After a close comparison of arguments, the following figures are proposed for the overall world reserves forecast:

World Oil Reserves (in Gb)
Conventional oil
Already produced	850
Proven	850
Still to be found	300/500
Ultimate reserves	2000/2200
Optimistics say	3000
Pessimistics say	1900
Unconventional oil
Venezuela (extra heavy oil)	300
Canada (tar sands)	300
Others (oil shales, etc)	?
World Gas Reserves (in Tm3)
Already produced	60
Proven	140
Still to be found	60/120
Ultimate reserves	260/320
Optimistics say	420
Pessimistics say	250

Supply/demand Balance

The present rates of production of hydrocarbons are the following:

• Oil : 77 Mb/day = 28 Gb/year
• Gas : 6.9 Gm³/day = 2.5 Tm³/year

All global energy estimates agree on a continuous increase in the demand for hydrocarbons if world growth is to be sustained. In the next 20 years, nuclear will still be limited and coal and new renewables will not be sufficient to fill the gap, pushing hydrocarbons demand up very strongly.
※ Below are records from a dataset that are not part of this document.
<file path="src/skrsc_pkg.sv">
// ----------------------------------------------------------------------------
// skrsc_pkg
// Shared types and constants for the sorted key run set combiner.
// ----------------------------------------------------------------------------
package skrsc_pkg;

    // Field widths fixed by the stream format
    localparam int KEY_W   = 64;
    localparam int COUNT_W = 32;
    localparam int TIMES_W = 8;
    localparam int MODE_W  = 4;
    localparam int SRC_W   = 8;

    // Default number of meaningful key bits
    localparam int KEY_BITS_DEF = 64;

    // Result queue depth between front and back
    localparam int QUEUE_DEPTH = 4;

    // Combine modes
    localparam logic [MODE_W-1:0] MODE_MERGE    = 4'd0;
    localparam logic [MODE_W-1:0] MODE_MIN      = 4'd1;
    localparam logic [MODE_W-1:0] MODE_MINEXIST = 4'd2;
    localparam logic [MODE_W-1:0] MODE_MAX      = 4'd3;
    localparam logic [MODE_W-1:0] MODE_ADD      = 4'd4;
    localparam logic [MODE_W-1:0] MODE_AND      = 4'd5;
    localparam logic [MODE_W-1:0] MODE_NAND     = 4'd6;
    localparam logic [MODE_W-1:0] MODE_OR       = 4'd7;
    localparam logic [MODE_W-1:0] MODE_XOR      = 4'd8;

    // Register indexes on the configuration port
    localparam logic REG_OP_MODE      = 1'b0;
    localparam logic REG_SOURCE_COUNT = 1'b1;

    // Reset values of the configuration registers
    localparam logic [MODE_W-1:0] OP_MODE_RST      = MODE_MERGE;
    localparam logic [SRC_W-1:0]  SOURCE_COUNT_RST = 8'd2;

    // One finished group on its way out
    typedef struct packed {
        logic [KEY_W-1:0]   key;
        logic [COUNT_W-1:0] count;
        logic               last;
    } res_t;

    // Results written into the queue by one accepted item, oldest first
    typedef struct packed {
        logic v0;
        logic v1;
        res_t r0;
        res_t r1;
    } push_t;

endpackage

</file>
<file path="src/skrsc_front.sv">
// ----------------------------------------------------------------------------
// skrsc_front
// Group tracker: compares each item's key with the open group, combines the
// count and decides which finished groups are emitted.
// ----------------------------------------------------------------------------
module skrsc_front #(
    parameter int KEY_BITS = skrsc_pkg::KEY_BITS_DEF
) (
    input  logic                         aclk,
    input  logic                         aresetn,
    input  logic                         in_fire,
    input  logic [skrsc_pkg::KEY_W-1:0]  mer_key,
    input  logic [skrsc_pkg::COUNT_W-1:0] mer_count,
    input  logic                         end_of_stream,
    input  logic [skrsc_pkg::MODE_W-1:0] op_mode,
    input  logic [skrsc_pkg::SRC_W-1:0]  source_count,
    output skrsc_pkg::push_t             push
);
    import skrsc_pkg::*;

    logic [KEY_BITS-1:0] key_reg, key_next;
    logic [COUNT_W-1:0]  total_reg, total_next;
    logic [TIMES_W-1:0]  times_reg, times_next;
    logic                open_reg, open_next;

    logic [KEY_BITS-1:0] key_in;
    logic                same;
    logic                set_mode;
    logic [COUNT_W:0]    sum;
    logic [COUNT_W-1:0]  upd_total;
    logic [TIMES_W-1:0]  times_inc;
    logic                old_emit;
    logic                eos_emit;

    // Emit rule for a finished group
    function automatic logic emit_ok(input logic [MODE_W-1:0] m,
                                     input logic [TIMES_W-1:0] t,
                                     input logic [SRC_W-1:0]   s);
        logic ok;
        unique case (m)
            MODE_MIN, MODE_AND: ok = (t == s);
            MODE_NAND:          ok = (t != s);
            MODE_XOR:           ok = t[0];
            MODE_MERGE, MODE_MINEXIST, MODE_MAX, MODE_ADD, MODE_OR: ok = 1'b1;
            default:            ok = 1'b0;
        endcase
        return ok;
    endfunction

    // Classify the item against the open group
    assign key_in   = mer_key[KEY_BITS-1:0];
    assign same     = open_reg && (key_in == key_reg);
    assign set_mode = (op_mode == MODE_AND) || (op_mode == MODE_NAND) ||
                      (op_mode == MODE_OR)  || (op_mode == MODE_XOR);
    assign sum      = {1'b0, total_reg} + {1'b0, mer_count};
    assign times_inc = (times_reg == {TIMES_W{1'b1}}) ? times_reg
                                                      : times_reg + 1'b1;

    // Combine the count by the mode in force
    always_comb begin
        priority if (op_mode == MODE_MIN || op_mode == MODE_MINEXIST) begin
            upd_total = (mer_count < total_reg) ? mer_count : total_reg;
        end else if (op_mode == MODE_MAX) begin
            upd_total = (mer_count > total_reg) ? mer_count : total_reg;
        end else if (set_mode) begin
            upd_total = COUNT_W'(1);
        end else begin
            upd_total = sum[COUNT_W] ? {COUNT_W{1'b1}} : sum[COUNT_W-1:0];
        end
    end

    // Next group state: extend the open group or open a fresh one
    always_comb begin
        key_next   = same ? key_reg : key_in;
        total_next = same ? upd_total : (set_mode ? COUNT_W'(1) : mer_count);
        times_next = same ? times_inc : TIMES_W'(1);
        open_next  = !end_of_stream;
    end

    // Decide which groups leave with this item
    assign old_emit = open_reg && !same && emit_ok(op_mode, times_reg, source_count);
    assign eos_emit = end_of_stream && emit_ok(op_mode, times_next, source_count);

    always_comb begin
        push.v0       = in_fire && old_emit;
        push.v1       = in_fire && eos_emit;
        push.r0.key   = KEY_W'(key_reg);
        push.r0.count = total_reg;
        push.r0.last  = !eos_emit;
        push.r1.key   = KEY_W'(key_next);
        push.r1.count = total_next;
        push.r1.last  = 1'b1;
    end

    // Hold group state between items
    always_ff @(posedge aclk) begin
        if (!aresetn) begin
            key_reg   <= '0;
            total_reg <= '0;
            times_reg <= '0;
            open_reg  <= 1'b0;
        end else if (in_fire) begin
            key_reg   <= key_next;
            total_reg <= total_next;
            times_reg <= times_next;
            open_reg  <= open_next;
        end
    end

endmodule

</file>
<file path="src/skrsc_queue.sv">
// ----------------------------------------------------------------------------
// skrsc_queue
// Short result queue between front and back; takes up to two results per
// cycle and gives one.
// ----------------------------------------------------------------------------
module skrsc_queue (
    input  logic              aclk,
    input  logic              aresetn,
    input  skrsc_pkg::push_t  push,
    output logic              room,
    output logic              not_empty,
    input  logic              pop,
    output skrsc_pkg::res_t   head
);
    import skrsc_pkg::*;

    localparam int PTR_W = $clog2(QUEUE_DEPTH);
    localparam int CNT_W = $clog2(QUEUE_DEPTH + 1);

    res_t             mem [QUEUE_DEPTH];
    logic [PTR_W-1:0] wr_ptr_reg, wr_ptr_next;
    logic [PTR_W-1:0] rd_ptr_reg, rd_ptr_next;
    logic [CNT_W-1:0] cnt_reg, cnt_next;
    logic [1:0]       n_push;
    res_t             first;
    logic [PTR_W-1:0] wr_ptr_p1;

    // Pack the pushed results so the oldest goes first
    assign n_push    = {1'b0, push.v0} + {1'b0, push.v1};
    assign first     = push.v0 ? push.r0 : push.r1;
    assign wr_ptr_p1 = wr_ptr_reg + 1'b1;

    assign room      = (cnt_reg <= CNT_W'(QUEUE_DEPTH - 2));
    assign not_empty = (cnt_reg != '0);
    assign head      = mem[rd_ptr_reg];

    always_comb begin
        wr_ptr_next = wr_ptr_reg + PTR_W'(n_push);
        rd_ptr_next = rd_ptr_reg + PTR_W'(pop);
        cnt_next    = cnt_reg + CNT_W'(n_push) - CNT_W'(pop);
    end

    // Store results
    always_ff @(posedge aclk) begin
        if (n_push != 2'd0) begin
            mem[wr_ptr_reg] <= first;
        end
        if (n_push == 2'd2) begin
            mem[wr_ptr_p1] <= push.r1;
        end
    end

    // Advance pointers and fill level
    always_ff @(posedge aclk) begin
        if (!aresetn) begin
            wr_ptr_reg <= '0;
            rd_ptr_reg <= '0;
            cnt_reg    <= '0;
        end else begin
            wr_ptr_reg <= wr_ptr_next;
            rd_ptr_reg <= rd_ptr_next;
            cnt_reg    <= cnt_next;
        end
    end

endmodule

</file>
<file path="src/skrsc_back.sv">
// ----------------------------------------------------------------------------
// skrsc_back
// Output stage: moves results from the queue into the output register and
// holds them until the receiver takes the transfer.
// ----------------------------------------------------------------------------
module skrsc_back (
    input  logic             aclk,
    input  logic             aresetn,
    input  logic             not_empty,
    input  skrsc_pkg::res_t  head,
    output logic             pop,
    output logic             out_valid,
    input  logic             out_ready,
    output skrsc_pkg::res_t  out_res
);
    import skrsc_pkg::*;

    logic valid_reg, valid_next;
    res_t res_reg;
    logic load;

    // Load when the register is free or being drained
    assign load       = not_empty && (!valid_reg || out_ready);
    assign pop        = load;
    assign valid_next = load || (valid_reg && !out_ready);

    assign out_valid = valid_reg;
    assign out_res   = res_reg;

    always_ff @(posedge aclk) begin
        if (!aresetn) begin
            valid_reg <= 1'b0;
        end else begin
            valid_reg <= valid_next;
        end
    end

    always_ff @(posedge aclk) begin
        if (load) begin
            res_reg <= head;
        end
    end

endmodule

</file>
<file path="src/sorted_key_run_set_combiner_core.sv">
// ----------------------------------------------------------------------------
// sorted_key_run_set_combiner_core
// Combines runs of equal keys in a key-sorted count stream.
// ----------------------------------------------------------------------------
// Input stream s_axis: one (key, count) item per transfer, keys ascending;
// tlast marks the final item of the stream. Output stream m_axis: one
// finished group per transfer; tlast marks the last result caused by one
// input item (an item causes zero, one or two results).
// The APB port holds op_mode (address 0) and source_count (address 4);
// write them only while the block is idle.
// Throughput: one input item per cycle while the receiver keeps up, set by
// the combinational key compare and count update in the front stage. Each
// result is written into the queue at the input transfer and then moves
// into the output register. An item that causes two results leaves them
// in the queue, and they go out one per transfer.
// When the receiver stalls, results collect in a four-entry queue; s_axis
// tready drops once fewer than two entries are free, so nothing is lost.
// Reset clears the open group, the queue and the output register and
// restores op_mode to merge and source_count to 2.
// ----------------------------------------------------------------------------
module sorted_key_run_set_combiner_core #(
    parameter int KEY_BITS = skrsc_pkg::KEY_BITS_DEF
) (
    input  logic        aclk,
    input  logic        aresetn,
    // Input stream
    input  logic        s_axis_tvalid,
    output logic        s_axis_tready,
    input  logic [95:0] s_axis_tdata,   // [63:0] mer_key, [95:64] mer_count
    input  logic        s_axis_tlast,   // end_of_stream
    // Result stream
    output logic        m_axis_tvalid,
    input  logic        m_axis_tready,
    output logic [95:0] m_axis_tdata,   // [63:0] group_key, [95:64] group_count
    output logic        m_axis_tlast,   // last_of_item
    // Configuration port
    input  logic        psel,
    input  logic        penable,
    input  logic        pwrite,
    input  logic [2:0]  paddr,
    input  logic [31:0] pwdata,
    output logic [31:0] prdata,
    output logic        pready
);
    import skrsc_pkg::*;

    logic [MODE_W-1:0] op_mode_reg;
    logic [SRC_W-1:0]  source_count_reg;
    logic              cfg_wr;
    logic              in_fire;
    logic              room;
    logic              not_empty;
    logic              pop;
    push_t             push;
    res_t              head;
    res_t              out_res;

    // Configuration registers
    assign pready = 1'b1;
    assign cfg_wr = psel && penable && pwrite && pready;

    always_ff @(posedge aclk) begin
        if (!aresetn) begin
            op_mode_reg      <= OP_MODE_RST;
            source_count_reg <= SOURCE_COUNT_RST;
        end else if (cfg_wr) begin
            if (paddr[2] == REG_OP_MODE) begin
                op_mode_reg <= pwdata[MODE_W-1:0];
            end else begin
                source_count_reg <= pwdata[SRC_W-1:0];
            end
        end
    end

    assign prdata = (paddr[2] == REG_SOURCE_COUNT) ? 32'(source_count_reg)
                                                   : 32'(op_mode_reg);

    // Accept while the queue can take two results
    assign s_axis_tready = room;
    assign in_fire       = s_axis_tvalid && s_axis_tready;

    skrsc_front #(
        .KEY_BITS (KEY_BITS)
    ) u_front (
        .aclk          (aclk),
        .aresetn       (aresetn),
        .in_fire       (in_fire),
        .mer_key       (s_axis_tdata[63:0]),
        .mer_count     (s_axis_tdata[95:64]),
        .end_of_stream (s_axis_tlast),
        .op_mode       (op_mode_reg),
        .source_count  (source_count_reg),
        .push          (push)
    );

    skrsc_queue u_queue (
        .aclk      (aclk),
        .aresetn   (aresetn),
        .push      (push),
        .room      (room),
        .not_empty (not_empty),
        .pop       (pop),
        .head      (head)
    );

    skrsc_back u_back (
        .aclk      (aclk),
        .aresetn   (aresetn),
        .not_empty (not_empty),
        .head      (head),
        .pop       (pop),
        .out_valid (m_axis_tvalid),
        .out_ready (m_axis_tready),
        .out_res   (out_res)
    );

    // Drive the result stream
    assign m_axis_tdata = {out_res.count, out_res.key};
    assign m_axis_tlast = out_res.last;

endmodule

</file>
The following forecasts of the International Energy Agency (IEA) are generally admitted for the world demand of hydrocarbons :

	2000	2010	2020
Oil (Mb/day)	77	95	115
Gas (Tm3/year)	2.5	3.2	4.4

Ultimate reserves of 2000/2200 Gb of oil would mean the peak production year taking place around 2010 or even before. In this case the production of conventional oil will have a ceiling around 95 Gb/d and the need for unconventional oil to cover the gap would be as high as 20 Mb/d in 2020. Before 2020, the Middle East will represent close to 50% of world conventional oil supply.

If the optimists were right, and ultimate reserves were 3000Gb, then the peak year would still be only around 2020. If production is boosted or maintained at a high level for some more years, the decrease will be steeper and come sooner.

In both cases, conventional oil will be on a downward slope after 2020 and unconventional oil will have trouble to match the world needs for oil. The price of oil will therefore be high when the new generation of nuclear power plants starts to enter production.

The world supply of natural gas is apparently less difficult than the oil supply because gas production and consumption are less mature than oil. Gas is still abundant on earth but requires huge infrastructure investments and is currently still a regionalised and rigid market.

The time delay between gas and oil is roughly 20/25 years but gas demand is growing faster. One can expect world gas production to peak before 2040 in all cases. The world gas decline will thus take place well within the lifetime of the next generation of nuclear power plants. Moreover, gas prices are always closely connected to oil prices. For all these reasons, it is clear that the price of gas will be high when the new generation of nuclear will have to compete with gas powered plants.

In conclusion, if we summarise all the challenges facing the oil and gas industry, in the case of a sustained world growth and before the middle of the century, i.e.

• the doubling of Middle East oil production in less than 20 years
• huge development of unconventional oil
• solving gas shortages in some regions
• a decrease in conventional oil in 10 or maybe 20 years, and of gas 20 years after,

We may conclude that the era of cheap oil and gas is over and that in the medium and long term, hydrocarbons prices will be high. The new generation of nuclear power plants will not need the help of the greenhouse effect to be competitive with fossil fuels, even with increases in the price of uranium. The world’s hunger for energy combined with the decline of fossil fuels will create a very strong demand for nuclear.

A real nuclear revival is very likely provided that safety is kept at a very high level and that the waste problem is solved.